Whenever we talk to social workers about why they do what they do, the desire to make a difference to people’s lives, to help them reach their goals and realise their potential comes up again and again. Practitioners see it as a caring profession where kindness, patience and empathy are vital.
And yet, when you look at the careers pages, it’s easy to get carried away with lists of eligibility criteria – rather like Mr Darcy describing a ‘really accomplished’ woman in Pride and Prejudice. It’s hard to imagine applicants combining the emotional resilience, intellectual aptitude, professional capabilities and targeted work experience that will make them a successful candidate.
Of course intellectual aptitude is important – there’s theory, research and legislation to take on board. Social workers need to demonstrate intuition and logic in decision-making, and understand that not all those decisions will be well-received, or have welcome outcomes.
And yes, life as a social worker is busy. Caseloads are challenging, CPD distracts us, and sometimes we have no choice but to spend our time recording when we’d rather than doing. Those things are certainly important, but the danger is that we forget what’s really effective – we forget to be kind, to be warm, to smile.
Small things can literally change lives
Social work can have a profoundly positive impact, and we should celebrate that today of all days. Things that seem small - and certainly don’t rely on a stellar academic history - can literally change the lives of the people around us. Jenny Molloy, care leaver and writer recalls acts of kindness in an otherwise chaotic and confusing childhood. She remembers these incidents shining through like light in a dark world: When she was ill and an adult took the time to make her a hot Ribena: Having sugary doughnuts as an after school snack. These were milestone events for Malloy, and helped her set the scene for adulthood.
When we look after each other, we all do better
Sadly, we’re all familiar with examples where things have not gone so well for social workers. In a profession where we may expect the most accomplished, experienced practitioners to be the most generous and considerate, it’s not always the case. These leaders are missing a trick. If they remember to act with kindness and generosity, they’ll raise the level of behaviour around them, and motivate people to put their own values into action. We’ve seen this in action recently – Marcus Rashford’s noisy intervention with school meals – and seeing people modelling the behaviour of people they like and respect makes it clear just how contagious kindness can be.
The resilience trap
Social work can be challenging at the best of times, and the past year certainly hasn’t been that. Perhaps we conclude that emotional resilience is more crucial than ever – that we need to recover quickly and be tough. On the other hand, if we don’t bounce back, we somehow fail, giving in to weakness and human fallibility.
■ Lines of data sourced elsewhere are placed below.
## config.mk

```make
export PLATFORM = sky130hd
export DESIGN_NAME = rxh_top
export DESIGN_NICKNAME = d
export VERILOG_FILES = /design/src/rxh_pkg.sv /design/src/rxh_fifo.sv /design/src/rxh_sig.sv /design/src/rxh_top.sv
export SDC_FILE = /design/constraint.sdc
export NUM_CORES = 2
export LEC_CHECK = 0
export BUFFER_PORTS_ARGS = -buffer_cell sky130_fd_sc_hd__buf_2
export CAP_MARGIN = 15
export CORE_UTILIZATION = 55
export DETAILED_ROUTE_END_ITERATION = 10
export PLACE_DENSITY_LB_ADDON = 0.12
export SKIP_LAST_GASP = 1
export SLEW_MARGIN = 20
export SYNTH_ARGS = -nofsm -noshare
export SYNTH_HDL_FRONTEND = slang
export SYNTH_SLANG_ARGS = --single-unit
```

## constraint.sdc

```tcl
create_clock -name clk -period 4.5 [get_ports clk]
set_input_delay 0.225 -clock clk [delete_from_list [all_inputs] [get_ports clk]]
set_output_delay 0.225 -clock clk [all_outputs]
set_load 0.03 [all_outputs]
```
===== config.mk =====
export PLATFORM = sky130hd
export DESIGN_NAME = spfc_ctrl
export DESIGN_NICKNAME = d
export VERILOG_FILES = /design/src/core/spfc_pkg.sv /design/src/core/spfc_ctrl.sv /design/src/core/spfc_op_timer.sv
export SDC_FILE = /design/constraint.sdc
export NUM_CORES = 1
export LEC_CHECK = 0
export BUFFER_PORTS_ARGS = -buffer_cell sky130_fd_sc_hd__buf_2
export CAP_MARGIN = 30
export CORE_ASPECT_RATIO = 1.2
export CORE_MARGIN = 2
export CORE_UTILIZATION = 60
export CTS_CLUSTER_SIZE = 8
export DETAILED_ROUTE_END_ITERATION = 8
export GPL_TIMING_DRIVEN = 0
export PLACE_DENSITY = 0.77
export SYNTH_ARGS = -nofsm -noshare
export SYNTH_HDL_FRONTEND = slang
export SYNTH_SLANG_ARGS = --single-unit

===== constraint.sdc =====
create_clock -name i_mclk -period 7.2 [get_ports i_mclk]
set_input_delay 1.44 -clock i_mclk [delete_from_list [all_inputs] [get_ports i_mclk]]
set_output_delay 1.44 -clock i_mclk [all_outputs]
set_load 0.005 [all_outputs]

===== src/core/spfc_pkg.sv =====
// spfc_pkg: constants and types of the self-programming flash control.
// assumes a 100 MHz core clock and a byte-wide control register on APB.
package spfc_pkg;

  // ==========================================================
  // register map
  localparam logic [11:0] SPFC_CTRL_ADDR   = 12'h000;
  localparam logic [7:0]  SPFC_CTRL_RESET  = 8'h00;
  localparam int          SPFC_IRQ_EN_BIT  = 7;
  localparam int          SPFC_BUSY_BIT    = 6;
  localparam int          SPFC_SIG_BIT     = 5;
  localparam int          SPFC_CMD_W       = 6;

  // ==========================================================
  // accepted command patterns, low five bits
  localparam logic [4:0]  SPFC_PAT_STORE   = 5'h01;
  localparam logic [4:0]  SPFC_PAT_ERASE   = 5'h03;
  localparam logic [4:0]  SPFC_PAT_WRITE   = 5'h05;
  localparam logic [4:0]  SPFC_PAT_LOCK    = 5'h09;
  localparam logic [4:0]  SPFC_PAT_REEN    = 5'h11;

  // ==========================================================
  // arming windows in core cycles after the register write
  localparam logic [2:0]  SPFC_SPM_WINDOW  = 3'h4;
  localparam logic [2:0]  SPFC_LPM_MIN_CNT = 3'h2;
  localparam logic [2:0]  SPFC_CNT_LAST    = 3'h1;

  // ==========================================================
  // flash operation time
  localparam int  SPFC_CLK_MHZ    = 100;
  localparam real SPFC_OP_MIN_MS  = 3.2;
  localparam real SPFC_OP_MAX_MS  = 3.4;
  localparam int  SPFC_OP_MIN_CYC =
    int'($ceil(SPFC_OP_MIN_MS * 1000.0 * SPFC_CLK_MHZ));
  localparam int  SPFC_OP_MAX_CYC =
    int'($floor(SPFC_OP_MAX_MS * 1000.0 * SPFC_CLK_MHZ));
  localparam int  SPFC_OP_NOM_CYC = (SPFC_OP_MIN_CYC + SPFC_OP_MAX_CYC) / 2;

  typedef enum logic [1:0] {
    SPFC_KIND_ERASE = 2'h0,
    SPFC_KIND_WRITE = 2'h1,
    SPFC_KIND_LOCK  = 2'h2
  } spfc_kind_t;

  typedef enum logic [2:0] {
    SPFC_ST_IDLE  = 3'b001,
    SPFC_ST_ARMED = 3'b010,
    SPFC_ST_OP    = 3'b100
  } spfc_state_t;

endpackage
Here’s where kindness comes in – yet again – but this time self-directed. It’s not weak to acknowledge that we’re human, that we rely on good support networks, and need to muster the confidence to ask for help.
Being kind to ourselves includes looking for good points, not just flaws, and showing ourselves the empathy, acceptance and tolerance we’d want for the people around us.
Being a social worker isn’t easy. It can be challenging and frustrating, and having to take responsibility for what you do can be daunting. It’s important to stay calm, share your smile and always be kind – even during the most difficult times. And remember that when kindness is shared, it grows and that’s how the small things we do every day can change lives.